Chronique

Rob Mazurek Exploding Star Orchestra

Live at Adler Planetarium

Label / Distribution : International Anthem

Que la musique de Rob Mazurek soit cosmique, cela ne fait aucun doute. Climat revendiqué, électronique planante, construction aussi solide qu’elle peut être évanescente, ce qu’il démontre album après album, sous les T®opics ou ailleurs, n’a pas d’équivalent terrestre. Sa plus récente mouture de l’Exploding Star Orchestra, sorte de champ d’astéroïdes du jazz étasunien, en témoigne encore davantage ; Lightning Dreamers avait passablement marqué les esprits l’an passé, notamment avec l’adjonction de la voix du poète Damon Locks. Sa version live, sortie sur le label International Anthem et enregistré à l’Adler Planetarium de Chicago, en multiplie les effets : comment faire plus cosmique ? Comment faire plus électrique ? Les prises d’initiative inflammables de Craig Taborn et Angelica Sanchez sur « Parable 3000 » qui répondent aux constructions brutes des batteries de Gerald Cleaver et Chad Taylor en sont la brillante illustration. Les voyages spatiaux commencent sous le dôme des étoiles.
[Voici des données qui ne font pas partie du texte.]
`config.mk`:
```
export PLATFORM = sky130hd
export DESIGN_NAME = de1_soc_switch_poller
export DESIGN_NICKNAME = d
export VERILOG_FILES = /design/src/rtl/de1_soc_switch_pkg.sv /design/src/rtl/de1_soc_switch_event_fifo.sv /design/src/rtl/de1_soc_switch_poller.sv
export SDC_FILE = /design/constraint.sdc
export NUM_CORES = 1
export LEC_CHECK = 0
export CAP_MARGIN = 20
export CORE_AREA = 2 2 157 129
export DETAILED_ROUTE_END_ITERATION = 16
export DIE_AREA = 0 0 159 131
export MAX_ROUTING_LAYER = met4
export PLACE_DENSITY_LB_ADDON = 0.05
export SLEW_MARGIN = 20
export SYNTH_ARGS = -nofsm -noshare
export SYNTH_HDL_FRONTEND = slang
export SYNTH_SLANG_ARGS = --single-unit
```
`constraint.sdc`:
```
create_clock -name clk -period 7.1 [get_ports clk]
set_input_delay 1.42 -clock clk [delete_from_list [all_inputs] [get_ports clk]]
set_output_delay 1.42 -clock clk [all_outputs]
set_load 0.03 [all_outputs]
```
`src/rtl/de1_soc_switch_pkg.sv`:
```
// Shared definitions for the slide-switch poller: FSM encoding and PIO register map.
package de1_soc_switch_pkg;

    typedef enum logic [1:0] {
        ST_INIT    = 2'd0,
        ST_IDLE    = 2'd1,
        ST_READ    = 2'd2,
        ST_CAPTURE = 2'd3
    } state_t;

    localparam logic [1:0] ADDR_DATA     = 2'd0;
    localparam logic [1:0] ADDR_IRQ_MASK = 2'd2;

endpackage

```
`src/rtl/de1_soc_switch_event_fifo.sv`:
```
// Event FIFO: first-word-fall-through queue of switch-change records.
// Latency: push visible on dout the cycle after the push edge when empty.
// Backpressure: push while full is accepted only together with a pop.
module de1_soc_switch_event_fifo #(
    parameter int DW    = 20,
    parameter int DEPTH = 8
) (
    input  logic          clk,
    input  logic          reset,
    input  logic          push,
    input  logic [DW-1:0] din,
    output logic          full,
    input  logic          pop,
    output logic          empty,
    output logic [DW-1:0] dout
);

    localparam int AW = $clog2(DEPTH);

    logic [AW:0]   r_wr_ptr;
    logic [AW:0]   r_rd_ptr;
    logic [DW-1:0] r_mem [DEPTH];
    logic          w_push_ok;
    logic          w_pop_ok;

    // Extra pointer MSB distinguishes full from empty when the indices match.
    assign empty     = (r_wr_ptr == r_rd_ptr);
    assign full      = (r_wr_ptr[AW-1:0] == r_rd_ptr[AW-1:0]) && (r_wr_ptr[AW] != r_rd_ptr[AW]);
    assign w_pop_ok  = pop & ~empty;
    assign w_push_ok = push & (~full | w_pop_ok);
    assign dout      = empty ? '0 : r_mem[r_rd_ptr[AW-1:0]];

    always_ff @(posedge clk) begin
        if (reset) begin
            r_wr_ptr <= '0;
            r_rd_ptr <= '0;
        end else begin
            if (w_push_ok) r_wr_ptr <= r_wr_ptr + (AW+1)'(1);
            if (w_pop_ok)  r_rd_ptr <= r_rd_ptr + (AW+1)'(1);
        end
    end

    always_ff @(posedge clk) begin
        if (w_push_ok) r_mem[r_wr_ptr[AW-1:0]] <= din;
    end

endmodule

```
`src/rtl/de1_soc_switch_poller.sv`:
```
// Slide-switch poller: masks PIO irq, polls the data register, debounces, queues changes.
// Latency: commit visible one cycle after the CAPTURE cycle of the STABLE_COUNT-th equal poll.
// Backpressure: ev_valid/ev_ready; a commit into a full FIFO without a pop is dropped and sets overflow.
module de1_soc_switch_poller #(
    parameter int WIDTH        = 10,
    parameter int POLL_DIV     = 50000,
    parameter int STABLE_COUNT = 4,
    parameter int FIFO_DEPTH   = 8
) (
    input  logic               clk,
    input  logic               reset,
    output logic [1:0]         m_address,
    output logic               m_chipselect,
    output logic               m_write_n,
    output logic [31:0]        m_writedata,
    input  logic [31:0]        m_readdata,
    output logic               ev_valid,
    input  logic               ev_ready,
    output logic [2*WIDTH-1:0] ev_data,
    output logic [WIDTH-1:0]   stable_state,
    input  logic               irq_en,
    output logic               irq,
    output logic               overflow,
    input  logic               overflow_clr
);

    import de1_soc_switch_pkg::*;

    localparam int TW = $clog2(POLL_DIV);
    localparam int CW = $clog2(STABLE_COUNT + 1);
    localparam logic [TW-1:0] TICK_LAST = TW'(POLL_DIV - 1);
    localparam logic [CW-1:0] CNT_DONE  = CW'(STABLE_COUNT);

    state_t             r_state;
    logic               r_cs;
    logic               r_wn;
    logic [1:0]         r_addr;
    logic [TW-1:0]      r_tick_cnt;
    logic [WIDTH-1:0]   r_cand;
    logic [CW-1:0]      r_cnt;
    logic [WIDTH-1:0]   r_stable;
    logic               r_overflow;

    logic               w_tick;
    logic               w_capture;
    logic [WIDTH-1:0]   w_s;
    logic [WIDTH-1:0]   w_cand_nxt;
    logic [CW-1:0]      w_cnt_nxt;
    logic               w_commit;
    logic               w_full;
    logic               w_empty;
    logic               w_pop;
    logic               w_drop;
    logic               w_unused_rd;

    assign w_tick      = (r_tick_cnt == TICK_LAST);
    assign w_capture   = (r_state == ST_CAPTURE);
    assign w_s         = m_readdata[WIDTH-1:0];
    assign w_unused_rd = ^m_readdata[31:WIDTH];

    // Bus registers hold the INIT write from reset so it is on the bus in the
    // first cycle after release; reset itself forces the bus idle.
    assign m_chipselect = r_cs & ~reset;
    assign m_write_n    = r_wn | reset;
    assign m_address    = reset ? ADDR_DATA : r_addr;
    assign m_writedata  = '0;

    always_ff @(posedge clk) begin
        if (reset) begin
            r_state <= ST_INIT;
            r_cs    <= 1'b1;
            r_wn    <= 1'b0;
            r_addr  <= ADDR_IRQ_MASK;
        end else begin
            case (r_state)
                ST_INIT: begin
                    r_state <= ST_IDLE;
                    r_cs    <= 1'b0;
                    r_wn    <= 1'b1;
                    r_addr  <= ADDR_DATA;
                end
                ST_IDLE: begin
                    if (w_tick) begin
                        r_state <= ST_READ;
                        r_cs    <= 1'b1;
                        r_wn    <= 1'b1;
                        r_addr  <= ADDR_DATA;
                    end
                end
                ST_READ: begin
                    r_state <= ST_CAPTURE;
                    r_cs    <= 1'b0;
                end
                default: begin
                    r_state <= ST_IDLE;
                    r_cs    <= 1'b0;
                    r_wn    <= 1'b1;
                    r_addr  <= ADDR_DATA;
                end
            endcase
        end
    end

    always_ff @(posedge clk) begin
        if (reset || w_tick) r_tick_cnt <= '0;
        else                 r_tick_cnt <= r_tick_cnt + TW'(1);
    end

    always_comb begin
        w_cand_nxt = r_cand;
        w_cnt_nxt  = r_cnt;
        if (w_s != r_cand) begin
            w_cand_nxt = w_s;
            w_cnt_nxt  = CW'(1);
        end else if (r_cnt < CNT_DONE) begin
            w_cnt_nxt  = r_cnt + CW'(1);
        end
    end

    assign w_commit = w_capture && (w_cnt_nxt == CNT_DONE) && (w_cand_nxt != r_stable);

    always_ff @(posedge clk) begin
        if (reset) begin
            r_cand   <= '0;
            r_cnt    <= '0;
            r_stable <= '0;
        end else if (w_capture) begin
            r_cand <= w_cand_nxt;
            r_cnt  <= w_cnt_nxt;
            if (w_commit) r_stable <= w_cand_nxt;
        end
    end

    // The committed value advances even when its event cannot be queued.
    assign w_pop  = ev_valid & ev_ready;
    assign w_drop = w_commit & w_full & ~w_pop;

    always_ff @(posedge clk) begin
        if (reset)             r_overflow <= 1'b0;
        else if (w_drop)       r_overflow <= 1'b1;
        else if (overflow_clr) r_overflow <= 1'b0;
    end

    de1_soc_switch_event_fifo #(
        .DW    (2*WIDTH),
        .DEPTH (FIFO_DEPTH)
    ) u_fifo (
        .clk   (clk),
        .reset (reset),
        .push  (w_commit),
        .din   ({w_cand_nxt, w_cand_nxt ^ r_stable}),
        .full  (w_full),
        .pop   (w_pop),
        .empty (w_empty),
        .dout  (ev_data)
    );

    assign ev_valid     = ~w_empty;
    assign irq          = ev_valid & irq_en;
    assign stable_state = r_stable;
    assign overflow     = r_overflow;

endmodule

```
`config.mk`:
```
export PLATFORM = sky130hd
export DESIGN_NAME = cpu_run_monitor_flat
export DESIGN_NICKNAME = d
export VERILOG_FILES = /design/src/rtl/cpu_run_monitor_if.sv /design/src/rtl/cpu_run_monitor.sv /design/src/flat_wrapper.sv
export SDC_FILE = /design/constraint.sdc
export NUM_CORES = 1
export LEC_CHECK = 0
export ABC_AREA = 1
export CAP_MARGIN = 20
export CORE_ASPECT_RATIO = 0.9
export CORE_MARGIN = 3
export CORE_UTILIZATION = 45
export CTS_CLUSTER_SIZE = 12
export DETAILED_ROUTE_END_ITERATION = 10
export GPL_TIMING_DRIVEN = 0
export PLACE_DENSITY_LB_ADDON = 0.05
export SETUP_SLACK_MARGIN = 0.1
export SYNTH_ARGS = -nofsm -noshare
export SYNTH_HDL_FRONTEND = slang
export SYNTH_SLANG_ARGS = --single-unit
```
`constraint.sdc`:
```
create_clock -name CLK -period 6.8 [get_ports CLK]
set_input_delay 1.36 -clock CLK [delete_from_list [all_inputs] [get_ports CLK]]
set_output_delay 1.36 -clock CLK [all_outputs]
set_load 0.01 [all_outputs]
```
Il y a cette rythmique puissante, à laquelle s’ajoute la basse d’Ingebrigt Håker Flaten, résident texan comme Mazurek. Ce dernier est surtout le passeur vers l’autre pôle, l’accélérateur de particules qui communique avec l’autre force d’attraction de cet Exploding Star Orchestra, la relation entre la flûtiste Nicole Mitchell et la violoncelliste Tomeka Reid. Chez les deux anciennes dirigeantes de l’AACM, il y a une grammaire commune, magnifiquement mise en avant et sur laquelle la trompette brûlante et radioactive de Mazurek flotte comme pour favoriser l’entropie. Mitchell est partout et Reid la propulse, l’électronique et les batteries sont autour d’elles un anneau de puissance. C’est le sens de « Black River » où la voix de Locks ajoute cette singularité, ce mystère cosmique qui transporte cette musique contemporaine jusqu’aux racines d’un blues rocailleux, véritable noyau d’un projet luxueux et voyageur.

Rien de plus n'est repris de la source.